Recorded data:
*** Begin section ***
$ cat src/rtl/uart_line_editor.sv
// Line-editing terminal front end: echoes typed bytes with prompt, backspace and
// overflow handling, holds completed lines for random access, and splices in host messages.
module uart_line_editor #(
  parameter int          LINE_LEN       = 64,
  parameter logic [7:0]  PROMPT_CH      = "$",
  parameter int          STARTUP_CYCLES = 32768,
  parameter bit          ECHO           = 1'b1
) (
  input  logic                              clk,
  input  logic                              rst,
  input  logic                              rx_valid,
  input  logic [7:0]                        rx_data,
  output logic                              rx_ready,
  output logic                              tx_valid,
  output logic [7:0]                        tx_data,
  input  logic                              tx_ready,
  output logic                              line_valid,
  output logic [$clog2(LINE_LEN+1)-1:0]     line_len,
  input  logic [$clog2(LINE_LEN)-1:0]       rd_addr,
  output logic [7:0]                        rd_data,
  input  logic                              line_ack,
  input  logic                              msg_valid,
  input  logic [7:0]                        msg_data,
  input  logic                              msg_last,
  output logic                              msg_ready
);
  localparam int CW = $clog2(LINE_LEN + 1);
  localparam int AW = $clog2(LINE_LEN);

  localparam logic [3:0] S_WAIT   = 4'd0;
  localparam logic [3:0] S_PROMPT = 4'd1;
  localparam logic [3:0] S_IDLE   = 4'd2;
  localparam logic [3:0] S_ECHO   = 4'd3;
  localparam logic [3:0] S_BS     = 4'd4;
  localparam logic [3:0] S_NL     = 4'd5;
  localparam logic [3:0] S_HOLD   = 4'd6;
  localparam logic [3:0] S_MSG    = 4'd7;
  localparam logic [3:0] S_MSGNL  = 4'd8;
  localparam logic [3:0] S_REDRAW = 4'd9;

  logic [3:0]    state_q, state_d;
  logic [CW-1:0] cnt_q, cnt_d;
  logic [CW-1:0] idx_q, idx_d;
  logic [31:0]   wait_q, wait_d;
  logic [7:0]    ch_q, ch_d;
  logic          cr_seen_q, cr_seen_d;
  logic          tx_valid_q, tx_valid_d;
  logic [7:0]    tx_data_q, tx_data_d;
  logic          line_valid_q, line_valid_d;
  logic [CW-1:0] line_len_q, line_len_d;
  logic [7:0]    rd_data_q, rd_data_d;
  logic [7:0]    buf_mem [0:LINE_LEN-1];

  logic          tx_free;
  logic          load;
  logic [7:0]    load_byte;
  logic          buf_we;
  logic          printable;

  assign tx_free   = !tx_valid_q || tx_ready;
  assign printable = (rx_data >= 8'h20) && (rx_data <= 8'h7E);

  always_comb begin
    state_d      = state_q;
    cnt_d        = cnt_q;
    idx_d        = idx_q;
    wait_d       = wait_q;
    ch_d         = ch_q;
    cr_seen_d    = cr_seen_q;
    line_valid_d = line_valid_q;
    line_len_d   = line_len_q;
    tx_valid_d   = tx_valid_q;
    tx_data_d    = tx_data_q;
    rx_ready     = 1'b0;
    msg_ready    = 1'b0;
    buf_we       = 1'b0;
    load         = 1'b0;
    load_byte    = 8'h00;
    rd_data_d    = (int'(rd_addr) < LINE_LEN) ? buf_mem[rd_addr] : 8'h00;
    if (tx_ready) tx_valid_d = 1'b0;

    case (state_q)
      S_WAIT: begin
        if (wait_q == 32'(STARTUP_CYCLES)) state_d = S_PROMPT;
        else wait_d = wait_q + 32'd1;
      end
      S_PROMPT: if (tx_free) begin
        load      = 1'b1;
        load_byte = (idx_q == '0) ? PROMPT_CH : 8'h20;
        if (idx_q == '0) idx_d = CW'(1);
        else begin
          idx_d   = '0;
          state_d = (cnt_q != '0) ? S_REDRAW : S_IDLE;
        end
      end
      S_IDLE: begin
        if (msg_valid) begin
          state_d = S_MSG;
          idx_d   = '0;
        end else if (rx_valid && !tx_valid_q) begin
          // Only pop when nothing is waiting in the tx register.
          rx_ready  = 1'b1;
          cr_seen_d = 1'b0;
          if (printable) begin
            if (cnt_q < CW'(LINE_LEN)) begin
              buf_we = 1'b1;
              cnt_d  = cnt_q + 1'b1;
              ch_d   = rx_data;
              if (ECHO) state_d = S_ECHO;
            end else begin
              load      = 1'b1;
              load_byte = 8'h07;
            end
          end else if (rx_data == 8'h08 || rx_data == 8'h7F) begin
            if (cnt_q != '0) begin
              cnt_d   = cnt_q - 1'b1;
              idx_d   = '0;
              state_d = S_BS;
            end
          end else if (rx_data == 8'h0D) begin
            cr_seen_d = 1'b1;
            idx_d     = '0;
            state_d   = S_NL;
          end else if (rx_data == 8'h0A && !cr_seen_q) begin
            idx_d   = '0;
            state_d = S_NL;
          end
        end
      end
      S_ECHO: if (tx_free) begin
        load      = 1'b1;
        load_byte = ch_q;
        state_d   = S_IDLE;
      end
      S_BS: if (tx_free) begin
        load      = 1'b1;
        load_byte = (idx_q == CW'(1)) ? 8'h20 : 8'h08;
        if (idx_q == CW'(2)) begin
          idx_d   = '0;
          state_d = S_IDLE;
        end else idx_d = idx_q + 1'b1;
      end
      S_NL, S_MSGNL: if (tx_free) begin
        load      = 1'b1;
        load_byte = (idx_q == '0) ? 8'h0D : 8'h0A;
        if (idx_q == '0) idx_d = CW'(1);
        else begin
          idx_d = '0;
          if (state_q == S_NL && cnt_q != '0) begin
            line_len_d   = cnt_q;
            line_valid_d = 1'b1;
            state_d      = S_HOLD;
          end else state_d = S_PROMPT;
        end
      end
      S_HOLD: if (line_ack) begin
        line_valid_d = 1'b0;
        cnt_d        = '0;
        state_d      = S_PROMPT;
      end
      S_MSG: begin
        if (idx_q < CW'(2)) begin
          if (tx_free) begin
            load      = 1'b1;
            load_byte = (idx_q == '0) ? 8'h0D : 8'h0A;
            idx_d     = idx_q + 1'b1;
          end
        end else begin
          // Message bytes pass straight through, throttled by the tx side.
          msg_ready = tx_ready;
          if (msg_valid && tx_ready) begin
            load      = 1'b1;
            load_byte = msg_data;
            if (msg_last) begin
              idx_d   = '0;
              state_d = S_MSGNL;
            end
          end
        end
      end
      S_REDRAW: begin
        if (idx_q < cnt_q) begin
          if (tx_free) begin
            load      = 1'b1;
            load_byte = buf_mem[idx_q[AW-1:0]];
            idx_d     = idx_q + 1'b1;
          end
        end else begin
          idx_d   = '0;
          state_d = S_IDLE;
        end
      end
      default: state_d = S_WAIT;
    endcase

    if (load) begin
      tx_valid_d = 1'b1;
      tx_data_d  = load_byte;
    end
  end

  always_ff @(posedge clk) begin
    if (buf_we) buf_mem[cnt_q[AW-1:0]] <= rx_data;
  end

  always_ff @(posedge clk or posedge rst) begin
    if (rst) begin
      state_q      <= S_WAIT;
      cnt_q        <= '0;
      idx_q        <= '0;
      wait_q       <= '0;
      ch_q         <= '0;
      cr_seen_q    <= 1'b0;
      tx_valid_q   <= 1'b0;
      tx_data_q    <= '0;
      line_valid_q <= 1'b0;
      line_len_q   <= '0;
      rd_data_q    <= '0;
    end else begin
      state_q      <= state_d;
      cnt_q        <= cnt_d;
      idx_q        <= idx_d;
      wait_q       <= wait_d;
      ch_q         <= ch_d;
      cr_seen_q    <= cr_seen_d;
      tx_valid_q   <= tx_valid_d;
      tx_data_q    <= tx_data_d;
      line_valid_q <= line_valid_d;
      line_len_q   <= line_len_d;
      rd_data_q    <= rd_data_d;
    end
  end

  assign tx_valid   = tx_valid_q;
  assign tx_data    = tx_data_q;
  assign line_valid = line_valid_q;
  assign line_len   = line_len_q;
  assign rd_data    = rd_data_q;
endmodule
$ cat config.mk
export PLATFORM = sky130hd
export DESIGN_NAME = uart_line_editor
export DESIGN_NICKNAME = d
export VERILOG_FILES = /design/src/rtl/uart_line_editor.sv
export SDC_FILE = /design/constraint.sdc
export NUM_CORES = 1
export LEC_CHECK = 0
export CAP_MARGIN = 20
export CORE_MARGIN = 2
export CORE_UTILIZATION = 30
export DETAILED_ROUTE_END_ITERATION = 12
export PLACE_DENSITY = 0.4
export SLEW_MARGIN = 10
export SYNTH_ARGS = -nofsm -noshare
export SYNTH_HDL_FRONTEND = slang
export SYNTH_SLANG_ARGS = --single-unit
$ cat constraint.sdc
create_clock -name clk -period 8.5 [get_ports clk]
set_input_delay 1.275 -clock clk [delete_from_list [all_inputs] [get_ports clk]]
set_output_delay 1.275 -clock clk [all_outputs]
set_load 0.01 [all_outputs]
# Word level (Yosys, flattened, before mapping)
# Memory sizes are Yosys's and may differ from the RTL's. A register that Yosys moved wholly into a read port is not among the register bits.
# Index checks and enable logic that the tools add are counted.
[classes] n_mux=96 n_bitwise=3 add_sub_neg=4 eq_ne=45 n_reduce_logical=27 n_lt_le_gt_ge=5
[op_table] cell="2-to-1 mux 7 bit" count=22
[op_table] cell="2-to-1 mux 4 bit" count=23
[op_table] cell="one-hot mux 8 bit (7 select lines)" count=1
[op_table] cell="2-to-1 mux 8 bit" count=5
[op_table] cell="one-hot mux 4 bit (9 select lines)" count=1
[op_table] cell="one-hot mux 7 bit (5 select lines)" count=1
[op_table] cell="adder 32 x 1 -> 32 bit (second input constant)" count=1
[op_table] cell="== test 32 x 16 -> 1 bit (second input constant)" count=1
[op_table] cell="!= test 2 bit (second input constant)" count=16
[op_table] cell="2-to-1 mux 1 bit" count=30
[op_table] cell="== test 8 x 4 -> 1 bit (second input constant)" count=3
[op_table] cell="2-to-1 mux 3 bit" count=7
[op_table] cell="!= test 3 bit (second input constant)" count=7
[op_table] cell="2-to-1 mux 6 bit" count=3
[op_table] cell="AND reduction 17 bit" count=1
[op_table] cell="== test 4 x 3 -> 1 bit (second input constant)" count=4
[op_table] cell="adder 7 x 1 -> 7 bit (second input constant)" count=2
[op_table] cell="one-hot mux 7 bit (2 select lines)" count=1
[op_table] cell="!= test 5 bit (second input constant)" count=2
[op_table] cell="AND reduction 5 bit" count=2
[op_table] cell="AND reduction 9 bit" count=1
[op_table] cell="== test 4 x 2 -> 1 bit (second input constant)" count=2
[op_table] cell="== test 4 bit (second input constant)" count=2
[op_table] cell="== test 8 x 7 -> 1 bit (second input constant)" count=1
[op_table] cell="30 further kinds" count=41
[word_totals] wordCells=191 mem_bits_rw=512 in_bits=29 output_inout_bits=27 n_memories=1 ff_bits=76
[mem_list] memory="buf_mem" depth=64 word_bits=8 read_ports=2 rd_clocked_by_memory_dff=1 write_ports=1 line_no="52" rtl="logic [7:0] buf_mem [0:LINE_LEN-1];"

# Depth between registers and ports, before layout
[depth] depth_word=9 depth_mapped=12 depth_no_buf=10

# Least setup slack after synthesis
# OpenSTA, ideal clock, no wires.
[synth_timing] kind="input port to flip-flop" startpoint="input port rd_addr[0]" endpoint="register rd_data_q[0], in the netlist rd_data[0], read port of buf_mem" t_required_ns=8.362 cell_stages=5 slack_ns=5.135 n_path_buf=2 setup_time_ns=0.138 arrival_ns=3.226 cell_sequence="clkbuf_1 > buf_2 > mux4_2 > mux4_2 > mux4_2"
[synth_rtl] element="from (decl)" line_no="19" rtl="input logic [$clog2(LINE_LEN)-1:0] rd_addr,"
[synth_rtl] element="to (decl)" line_no="51" rtl="logic [7:0] rd_data_q, rd_data_d;"

# Final worst setup path
[layout_timing] startpoint="register idx_q[1]" endpoint="output port msg_ready"
[layout_via] elab_chain_cells=3
[layout_rtl] element="from (decl)" line_no="43" rtl="logic [CW-1:0] idx_q, idx_d;"
[layout_rtl] element="from (signal assigned)" line_no="222" rtl="idx_q <= idx_d;"
[layout_rtl] element="less-than comparator 7 x 2 -> 1 bit" line_no="162" rtl="if (idx_q < CW'(2)) begin"
[layout_rtl] element="2-to-1 mux 1 bit" line_no="162"
[layout_rtl] element="2-to-1 mux 1 bit" line_no="82" rtl="case (state_q)"
[layout_rtl] element="to (decl)" line_no="25" rtl="output logic msg_ready"
# Every way passes these cells.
*** End section ***
## Task to complete
Report how many lines of the entries hold the word "test". Nothing else is needed.

## Exercise response
9